### Problem details:
Which lines in the records below hold the word "that"? Copy each of them.

Segment Start: The records

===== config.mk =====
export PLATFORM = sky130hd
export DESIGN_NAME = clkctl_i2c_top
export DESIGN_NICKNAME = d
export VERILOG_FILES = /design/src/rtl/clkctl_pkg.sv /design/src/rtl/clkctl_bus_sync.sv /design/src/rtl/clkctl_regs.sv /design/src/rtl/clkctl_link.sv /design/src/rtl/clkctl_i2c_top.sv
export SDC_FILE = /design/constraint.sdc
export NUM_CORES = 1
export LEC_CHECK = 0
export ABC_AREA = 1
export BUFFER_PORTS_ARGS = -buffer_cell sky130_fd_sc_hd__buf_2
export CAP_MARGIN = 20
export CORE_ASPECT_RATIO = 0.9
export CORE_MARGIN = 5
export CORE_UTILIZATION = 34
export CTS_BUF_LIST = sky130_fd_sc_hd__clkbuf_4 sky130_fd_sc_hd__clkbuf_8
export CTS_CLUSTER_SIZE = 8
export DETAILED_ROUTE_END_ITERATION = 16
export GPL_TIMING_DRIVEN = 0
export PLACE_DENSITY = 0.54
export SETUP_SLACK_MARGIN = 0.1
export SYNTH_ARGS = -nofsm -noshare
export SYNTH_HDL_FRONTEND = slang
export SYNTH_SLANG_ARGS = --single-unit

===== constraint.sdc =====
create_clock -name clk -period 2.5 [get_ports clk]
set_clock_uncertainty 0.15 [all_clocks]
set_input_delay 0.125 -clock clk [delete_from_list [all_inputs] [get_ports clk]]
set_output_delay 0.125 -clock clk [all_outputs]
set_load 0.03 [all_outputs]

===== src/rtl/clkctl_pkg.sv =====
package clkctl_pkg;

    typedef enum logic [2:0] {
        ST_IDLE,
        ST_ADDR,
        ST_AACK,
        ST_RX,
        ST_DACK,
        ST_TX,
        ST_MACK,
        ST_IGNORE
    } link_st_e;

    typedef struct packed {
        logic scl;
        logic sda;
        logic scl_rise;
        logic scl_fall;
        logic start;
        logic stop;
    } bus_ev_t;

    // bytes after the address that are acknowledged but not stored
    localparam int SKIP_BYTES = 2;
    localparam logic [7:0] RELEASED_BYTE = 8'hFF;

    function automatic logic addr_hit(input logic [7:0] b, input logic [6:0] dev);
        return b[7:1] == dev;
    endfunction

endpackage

Segment End: The records
Segment Start: The records

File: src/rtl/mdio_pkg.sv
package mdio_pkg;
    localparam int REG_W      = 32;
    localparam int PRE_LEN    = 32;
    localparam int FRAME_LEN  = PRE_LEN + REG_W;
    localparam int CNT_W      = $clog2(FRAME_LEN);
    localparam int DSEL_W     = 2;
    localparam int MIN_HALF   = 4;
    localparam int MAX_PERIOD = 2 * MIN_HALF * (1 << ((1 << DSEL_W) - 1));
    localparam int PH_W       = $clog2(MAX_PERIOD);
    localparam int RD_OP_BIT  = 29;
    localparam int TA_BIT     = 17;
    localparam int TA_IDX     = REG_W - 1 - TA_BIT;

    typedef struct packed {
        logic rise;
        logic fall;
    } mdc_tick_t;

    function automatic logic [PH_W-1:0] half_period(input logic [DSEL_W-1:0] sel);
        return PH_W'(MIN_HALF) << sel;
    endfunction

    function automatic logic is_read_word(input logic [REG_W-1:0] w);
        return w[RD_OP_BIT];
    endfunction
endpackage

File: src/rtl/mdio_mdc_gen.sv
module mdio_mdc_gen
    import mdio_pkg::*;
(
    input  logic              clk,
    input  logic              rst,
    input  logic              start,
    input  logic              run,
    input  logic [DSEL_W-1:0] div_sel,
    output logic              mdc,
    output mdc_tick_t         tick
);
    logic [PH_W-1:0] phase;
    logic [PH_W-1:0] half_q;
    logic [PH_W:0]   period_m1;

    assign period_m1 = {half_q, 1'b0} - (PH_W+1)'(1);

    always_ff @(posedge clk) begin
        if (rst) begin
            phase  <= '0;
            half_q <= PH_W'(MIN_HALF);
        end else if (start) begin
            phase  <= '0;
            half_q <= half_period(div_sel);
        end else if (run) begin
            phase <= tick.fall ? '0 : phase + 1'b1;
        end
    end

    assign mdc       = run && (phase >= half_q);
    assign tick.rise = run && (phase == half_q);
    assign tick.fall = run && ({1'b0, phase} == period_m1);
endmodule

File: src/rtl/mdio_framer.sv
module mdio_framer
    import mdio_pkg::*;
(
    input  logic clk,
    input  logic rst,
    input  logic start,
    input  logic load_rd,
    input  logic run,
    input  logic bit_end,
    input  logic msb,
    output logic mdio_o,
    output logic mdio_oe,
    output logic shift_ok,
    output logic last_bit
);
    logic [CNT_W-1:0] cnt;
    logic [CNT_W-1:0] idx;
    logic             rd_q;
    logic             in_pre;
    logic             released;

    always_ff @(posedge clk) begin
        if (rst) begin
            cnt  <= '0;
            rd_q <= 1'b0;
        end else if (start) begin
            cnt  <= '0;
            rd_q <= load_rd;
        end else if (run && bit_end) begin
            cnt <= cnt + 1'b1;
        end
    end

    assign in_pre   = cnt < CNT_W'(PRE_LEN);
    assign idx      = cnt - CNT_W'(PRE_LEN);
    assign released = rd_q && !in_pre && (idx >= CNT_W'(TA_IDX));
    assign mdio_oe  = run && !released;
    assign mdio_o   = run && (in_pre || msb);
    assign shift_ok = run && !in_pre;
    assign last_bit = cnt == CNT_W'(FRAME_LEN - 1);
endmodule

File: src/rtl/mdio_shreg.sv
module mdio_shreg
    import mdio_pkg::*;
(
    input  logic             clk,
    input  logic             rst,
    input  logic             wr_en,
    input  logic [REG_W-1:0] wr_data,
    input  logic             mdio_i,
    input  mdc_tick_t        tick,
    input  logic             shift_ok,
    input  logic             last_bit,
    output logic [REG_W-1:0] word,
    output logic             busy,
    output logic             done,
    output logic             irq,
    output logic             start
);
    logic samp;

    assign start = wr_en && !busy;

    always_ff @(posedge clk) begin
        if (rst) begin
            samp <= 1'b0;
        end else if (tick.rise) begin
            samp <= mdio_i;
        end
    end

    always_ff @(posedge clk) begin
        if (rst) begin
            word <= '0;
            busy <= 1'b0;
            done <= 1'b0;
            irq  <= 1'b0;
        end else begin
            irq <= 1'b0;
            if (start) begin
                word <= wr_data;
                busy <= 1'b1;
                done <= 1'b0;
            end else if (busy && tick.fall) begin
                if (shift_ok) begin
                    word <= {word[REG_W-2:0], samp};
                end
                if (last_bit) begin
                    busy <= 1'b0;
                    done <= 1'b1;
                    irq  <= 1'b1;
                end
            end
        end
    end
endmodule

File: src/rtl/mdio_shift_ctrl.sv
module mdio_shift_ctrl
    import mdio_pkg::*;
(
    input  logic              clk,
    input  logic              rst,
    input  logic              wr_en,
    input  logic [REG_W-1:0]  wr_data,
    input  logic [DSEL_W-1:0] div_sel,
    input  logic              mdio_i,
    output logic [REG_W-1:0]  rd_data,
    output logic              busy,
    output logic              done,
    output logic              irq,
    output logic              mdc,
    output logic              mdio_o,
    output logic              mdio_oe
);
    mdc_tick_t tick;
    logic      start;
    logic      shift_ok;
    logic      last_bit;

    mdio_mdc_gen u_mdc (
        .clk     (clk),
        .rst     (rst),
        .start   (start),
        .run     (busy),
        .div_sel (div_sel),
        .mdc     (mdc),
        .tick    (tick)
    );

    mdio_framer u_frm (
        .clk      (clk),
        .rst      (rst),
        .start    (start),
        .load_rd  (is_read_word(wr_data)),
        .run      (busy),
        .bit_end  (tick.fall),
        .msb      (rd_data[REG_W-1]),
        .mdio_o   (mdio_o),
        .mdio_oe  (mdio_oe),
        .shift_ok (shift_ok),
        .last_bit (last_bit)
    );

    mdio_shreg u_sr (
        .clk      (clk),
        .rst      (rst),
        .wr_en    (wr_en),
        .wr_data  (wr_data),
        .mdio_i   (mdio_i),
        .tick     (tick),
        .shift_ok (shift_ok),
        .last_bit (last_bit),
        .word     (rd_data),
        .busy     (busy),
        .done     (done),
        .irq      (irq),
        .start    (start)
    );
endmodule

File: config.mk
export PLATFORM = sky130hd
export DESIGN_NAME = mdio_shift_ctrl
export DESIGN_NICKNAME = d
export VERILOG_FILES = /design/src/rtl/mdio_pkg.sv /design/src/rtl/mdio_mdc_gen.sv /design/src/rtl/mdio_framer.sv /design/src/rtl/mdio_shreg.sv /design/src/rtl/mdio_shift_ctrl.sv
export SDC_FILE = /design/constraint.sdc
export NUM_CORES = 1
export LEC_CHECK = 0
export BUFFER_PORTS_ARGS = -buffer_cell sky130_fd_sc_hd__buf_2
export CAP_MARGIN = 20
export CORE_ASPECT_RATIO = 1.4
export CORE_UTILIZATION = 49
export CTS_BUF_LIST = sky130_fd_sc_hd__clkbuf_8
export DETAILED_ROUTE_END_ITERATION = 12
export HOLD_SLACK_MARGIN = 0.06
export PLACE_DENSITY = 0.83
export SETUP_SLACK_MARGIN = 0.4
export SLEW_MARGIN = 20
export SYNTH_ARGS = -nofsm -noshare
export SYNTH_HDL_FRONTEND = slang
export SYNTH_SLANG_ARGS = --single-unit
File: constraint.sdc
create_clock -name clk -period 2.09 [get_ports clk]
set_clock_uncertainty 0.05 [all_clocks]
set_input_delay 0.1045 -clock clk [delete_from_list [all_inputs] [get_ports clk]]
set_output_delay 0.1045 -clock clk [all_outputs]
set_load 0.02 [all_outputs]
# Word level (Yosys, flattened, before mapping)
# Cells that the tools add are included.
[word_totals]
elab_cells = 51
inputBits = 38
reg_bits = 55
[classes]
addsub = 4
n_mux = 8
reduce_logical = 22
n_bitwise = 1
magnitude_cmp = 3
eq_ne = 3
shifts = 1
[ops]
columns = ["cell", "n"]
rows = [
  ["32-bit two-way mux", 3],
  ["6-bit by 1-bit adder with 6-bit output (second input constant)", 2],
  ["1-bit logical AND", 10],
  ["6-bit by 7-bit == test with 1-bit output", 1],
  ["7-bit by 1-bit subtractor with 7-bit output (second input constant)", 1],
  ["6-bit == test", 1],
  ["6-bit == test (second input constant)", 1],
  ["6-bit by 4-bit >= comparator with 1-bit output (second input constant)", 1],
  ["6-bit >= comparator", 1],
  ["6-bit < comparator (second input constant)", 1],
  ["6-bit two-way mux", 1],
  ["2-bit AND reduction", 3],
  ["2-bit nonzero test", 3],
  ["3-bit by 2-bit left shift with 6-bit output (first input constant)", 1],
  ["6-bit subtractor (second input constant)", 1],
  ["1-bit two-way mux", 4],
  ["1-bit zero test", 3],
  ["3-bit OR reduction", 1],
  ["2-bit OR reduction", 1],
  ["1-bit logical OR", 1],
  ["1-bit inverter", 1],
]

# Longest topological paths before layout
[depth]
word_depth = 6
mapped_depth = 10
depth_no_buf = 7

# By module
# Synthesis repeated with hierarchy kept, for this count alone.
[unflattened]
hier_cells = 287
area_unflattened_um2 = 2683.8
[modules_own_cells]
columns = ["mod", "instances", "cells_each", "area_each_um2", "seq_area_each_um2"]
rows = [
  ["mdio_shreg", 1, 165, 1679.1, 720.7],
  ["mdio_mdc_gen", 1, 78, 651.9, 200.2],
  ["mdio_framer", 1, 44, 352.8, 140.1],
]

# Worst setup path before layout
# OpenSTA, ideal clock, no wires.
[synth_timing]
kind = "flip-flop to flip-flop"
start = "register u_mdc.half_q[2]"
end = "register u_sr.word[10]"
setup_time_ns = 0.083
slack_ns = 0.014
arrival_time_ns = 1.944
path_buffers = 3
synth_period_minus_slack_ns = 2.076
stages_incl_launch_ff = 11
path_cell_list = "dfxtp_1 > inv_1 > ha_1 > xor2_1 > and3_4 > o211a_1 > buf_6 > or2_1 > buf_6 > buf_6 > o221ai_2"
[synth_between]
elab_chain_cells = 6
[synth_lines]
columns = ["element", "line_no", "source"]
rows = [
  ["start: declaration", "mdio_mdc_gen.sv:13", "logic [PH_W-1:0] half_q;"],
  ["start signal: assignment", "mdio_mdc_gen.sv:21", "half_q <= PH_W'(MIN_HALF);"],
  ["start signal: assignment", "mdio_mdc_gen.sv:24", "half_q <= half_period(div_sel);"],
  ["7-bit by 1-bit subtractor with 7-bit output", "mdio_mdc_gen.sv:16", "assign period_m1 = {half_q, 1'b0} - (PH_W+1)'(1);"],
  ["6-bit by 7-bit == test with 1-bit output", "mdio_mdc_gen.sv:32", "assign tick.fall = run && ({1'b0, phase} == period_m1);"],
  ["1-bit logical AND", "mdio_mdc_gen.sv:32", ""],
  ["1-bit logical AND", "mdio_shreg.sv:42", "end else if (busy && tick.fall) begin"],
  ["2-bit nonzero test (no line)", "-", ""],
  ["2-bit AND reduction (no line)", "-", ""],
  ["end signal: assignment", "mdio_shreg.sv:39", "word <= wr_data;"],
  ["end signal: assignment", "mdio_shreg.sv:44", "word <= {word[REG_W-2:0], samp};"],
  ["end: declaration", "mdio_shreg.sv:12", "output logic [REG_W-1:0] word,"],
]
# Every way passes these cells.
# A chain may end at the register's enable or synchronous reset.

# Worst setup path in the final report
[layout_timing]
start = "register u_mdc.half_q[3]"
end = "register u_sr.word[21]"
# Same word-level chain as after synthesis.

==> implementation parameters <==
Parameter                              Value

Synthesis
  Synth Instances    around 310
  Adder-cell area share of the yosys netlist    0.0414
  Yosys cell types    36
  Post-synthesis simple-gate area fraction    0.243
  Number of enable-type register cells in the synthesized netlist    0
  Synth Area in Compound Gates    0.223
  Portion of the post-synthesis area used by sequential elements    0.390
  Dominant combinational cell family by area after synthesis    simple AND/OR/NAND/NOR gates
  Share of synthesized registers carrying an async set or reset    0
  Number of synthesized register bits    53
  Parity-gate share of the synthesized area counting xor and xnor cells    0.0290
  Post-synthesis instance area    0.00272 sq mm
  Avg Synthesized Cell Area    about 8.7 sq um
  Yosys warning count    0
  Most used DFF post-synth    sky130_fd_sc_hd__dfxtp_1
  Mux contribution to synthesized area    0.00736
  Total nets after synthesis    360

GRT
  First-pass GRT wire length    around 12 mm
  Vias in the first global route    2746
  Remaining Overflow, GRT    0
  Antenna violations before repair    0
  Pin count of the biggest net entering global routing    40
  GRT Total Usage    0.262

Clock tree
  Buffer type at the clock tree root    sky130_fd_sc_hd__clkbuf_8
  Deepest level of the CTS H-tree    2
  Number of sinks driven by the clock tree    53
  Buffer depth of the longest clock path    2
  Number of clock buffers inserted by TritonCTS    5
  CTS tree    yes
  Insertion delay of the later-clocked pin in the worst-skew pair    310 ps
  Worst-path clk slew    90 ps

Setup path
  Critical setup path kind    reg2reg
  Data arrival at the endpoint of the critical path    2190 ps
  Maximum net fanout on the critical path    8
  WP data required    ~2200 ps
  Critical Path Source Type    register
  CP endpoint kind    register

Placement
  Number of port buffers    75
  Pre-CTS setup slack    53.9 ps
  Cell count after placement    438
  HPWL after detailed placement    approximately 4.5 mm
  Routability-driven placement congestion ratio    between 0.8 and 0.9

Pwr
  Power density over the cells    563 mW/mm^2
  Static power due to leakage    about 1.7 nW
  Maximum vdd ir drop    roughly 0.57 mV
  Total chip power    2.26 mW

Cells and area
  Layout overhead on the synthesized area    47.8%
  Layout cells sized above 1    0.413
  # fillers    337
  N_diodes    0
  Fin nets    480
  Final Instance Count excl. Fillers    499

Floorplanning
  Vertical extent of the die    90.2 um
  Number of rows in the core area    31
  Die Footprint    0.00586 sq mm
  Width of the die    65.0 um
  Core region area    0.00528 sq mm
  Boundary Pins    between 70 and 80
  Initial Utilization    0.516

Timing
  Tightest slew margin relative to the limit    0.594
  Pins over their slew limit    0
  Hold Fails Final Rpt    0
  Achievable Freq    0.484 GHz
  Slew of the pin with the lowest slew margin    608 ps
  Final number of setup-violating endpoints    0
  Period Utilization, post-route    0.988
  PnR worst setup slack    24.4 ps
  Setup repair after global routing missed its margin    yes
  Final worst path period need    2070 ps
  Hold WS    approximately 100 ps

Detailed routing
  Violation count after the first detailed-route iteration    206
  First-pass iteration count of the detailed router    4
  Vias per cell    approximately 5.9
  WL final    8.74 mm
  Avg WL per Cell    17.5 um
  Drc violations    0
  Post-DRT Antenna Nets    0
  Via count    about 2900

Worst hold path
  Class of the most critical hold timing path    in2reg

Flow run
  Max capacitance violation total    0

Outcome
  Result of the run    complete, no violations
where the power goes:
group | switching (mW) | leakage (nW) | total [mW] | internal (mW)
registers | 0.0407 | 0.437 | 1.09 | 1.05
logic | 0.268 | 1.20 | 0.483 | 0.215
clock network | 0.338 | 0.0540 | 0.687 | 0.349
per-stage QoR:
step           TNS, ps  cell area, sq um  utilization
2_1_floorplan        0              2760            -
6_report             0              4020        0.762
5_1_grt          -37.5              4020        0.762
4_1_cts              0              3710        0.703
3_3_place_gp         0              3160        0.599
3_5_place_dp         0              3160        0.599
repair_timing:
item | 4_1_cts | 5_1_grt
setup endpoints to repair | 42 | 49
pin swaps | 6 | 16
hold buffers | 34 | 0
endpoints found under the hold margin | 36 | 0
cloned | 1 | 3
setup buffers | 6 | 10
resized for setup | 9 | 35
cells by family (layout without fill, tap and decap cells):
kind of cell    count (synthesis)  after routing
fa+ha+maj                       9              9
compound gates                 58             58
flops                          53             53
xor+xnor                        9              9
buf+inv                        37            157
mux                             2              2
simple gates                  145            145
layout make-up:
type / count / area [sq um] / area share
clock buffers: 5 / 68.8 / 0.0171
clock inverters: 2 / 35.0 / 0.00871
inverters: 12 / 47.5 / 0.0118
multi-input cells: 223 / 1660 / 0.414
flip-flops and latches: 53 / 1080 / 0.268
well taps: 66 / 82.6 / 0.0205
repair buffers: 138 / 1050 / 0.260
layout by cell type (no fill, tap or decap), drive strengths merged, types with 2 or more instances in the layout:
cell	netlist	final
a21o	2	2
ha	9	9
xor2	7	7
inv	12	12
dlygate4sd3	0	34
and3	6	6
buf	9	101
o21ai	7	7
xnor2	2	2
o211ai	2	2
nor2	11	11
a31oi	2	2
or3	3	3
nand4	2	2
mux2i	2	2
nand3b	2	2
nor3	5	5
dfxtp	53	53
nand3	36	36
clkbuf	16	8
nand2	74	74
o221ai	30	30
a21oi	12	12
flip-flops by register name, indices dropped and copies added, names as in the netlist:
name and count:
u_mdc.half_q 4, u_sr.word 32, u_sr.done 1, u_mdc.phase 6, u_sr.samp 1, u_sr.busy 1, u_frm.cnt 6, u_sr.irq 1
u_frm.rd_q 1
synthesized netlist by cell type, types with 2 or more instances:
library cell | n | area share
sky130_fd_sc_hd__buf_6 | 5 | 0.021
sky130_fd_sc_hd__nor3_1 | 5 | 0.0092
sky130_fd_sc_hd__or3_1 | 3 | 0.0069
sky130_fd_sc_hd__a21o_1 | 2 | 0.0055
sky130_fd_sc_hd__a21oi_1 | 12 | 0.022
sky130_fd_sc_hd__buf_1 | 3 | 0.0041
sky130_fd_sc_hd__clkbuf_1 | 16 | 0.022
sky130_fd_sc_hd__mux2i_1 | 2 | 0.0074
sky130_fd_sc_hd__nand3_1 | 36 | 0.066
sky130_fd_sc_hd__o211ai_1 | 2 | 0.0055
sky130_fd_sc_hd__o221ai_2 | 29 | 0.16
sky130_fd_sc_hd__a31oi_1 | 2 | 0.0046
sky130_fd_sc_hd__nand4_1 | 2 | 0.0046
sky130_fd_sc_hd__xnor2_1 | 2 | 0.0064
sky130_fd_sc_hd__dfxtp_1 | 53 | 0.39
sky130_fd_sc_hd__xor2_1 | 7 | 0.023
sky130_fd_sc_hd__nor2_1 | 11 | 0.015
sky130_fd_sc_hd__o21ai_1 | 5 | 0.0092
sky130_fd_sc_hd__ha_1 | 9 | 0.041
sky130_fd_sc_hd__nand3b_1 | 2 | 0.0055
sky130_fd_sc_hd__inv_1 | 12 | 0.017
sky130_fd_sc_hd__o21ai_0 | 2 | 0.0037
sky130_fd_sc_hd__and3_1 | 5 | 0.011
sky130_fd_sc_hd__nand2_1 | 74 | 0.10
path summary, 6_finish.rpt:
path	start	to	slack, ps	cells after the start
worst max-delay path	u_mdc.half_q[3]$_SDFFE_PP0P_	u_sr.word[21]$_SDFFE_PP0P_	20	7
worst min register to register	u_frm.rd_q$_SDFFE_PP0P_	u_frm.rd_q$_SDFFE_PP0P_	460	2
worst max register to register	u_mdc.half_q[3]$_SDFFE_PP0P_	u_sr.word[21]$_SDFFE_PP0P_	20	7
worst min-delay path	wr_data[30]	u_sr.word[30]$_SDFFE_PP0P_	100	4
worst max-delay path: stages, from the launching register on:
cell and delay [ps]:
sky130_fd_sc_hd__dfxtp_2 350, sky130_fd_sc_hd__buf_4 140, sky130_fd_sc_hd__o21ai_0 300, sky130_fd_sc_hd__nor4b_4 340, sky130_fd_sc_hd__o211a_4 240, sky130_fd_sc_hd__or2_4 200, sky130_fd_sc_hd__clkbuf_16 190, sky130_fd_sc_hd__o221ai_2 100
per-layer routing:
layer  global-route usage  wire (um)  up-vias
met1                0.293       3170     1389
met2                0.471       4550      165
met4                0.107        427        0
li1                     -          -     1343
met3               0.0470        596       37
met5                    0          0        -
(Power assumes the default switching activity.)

Segment End: The records

### Solved problem:
    // bytes after the address that are acknowledged but not stored
# Cells that the tools add are included.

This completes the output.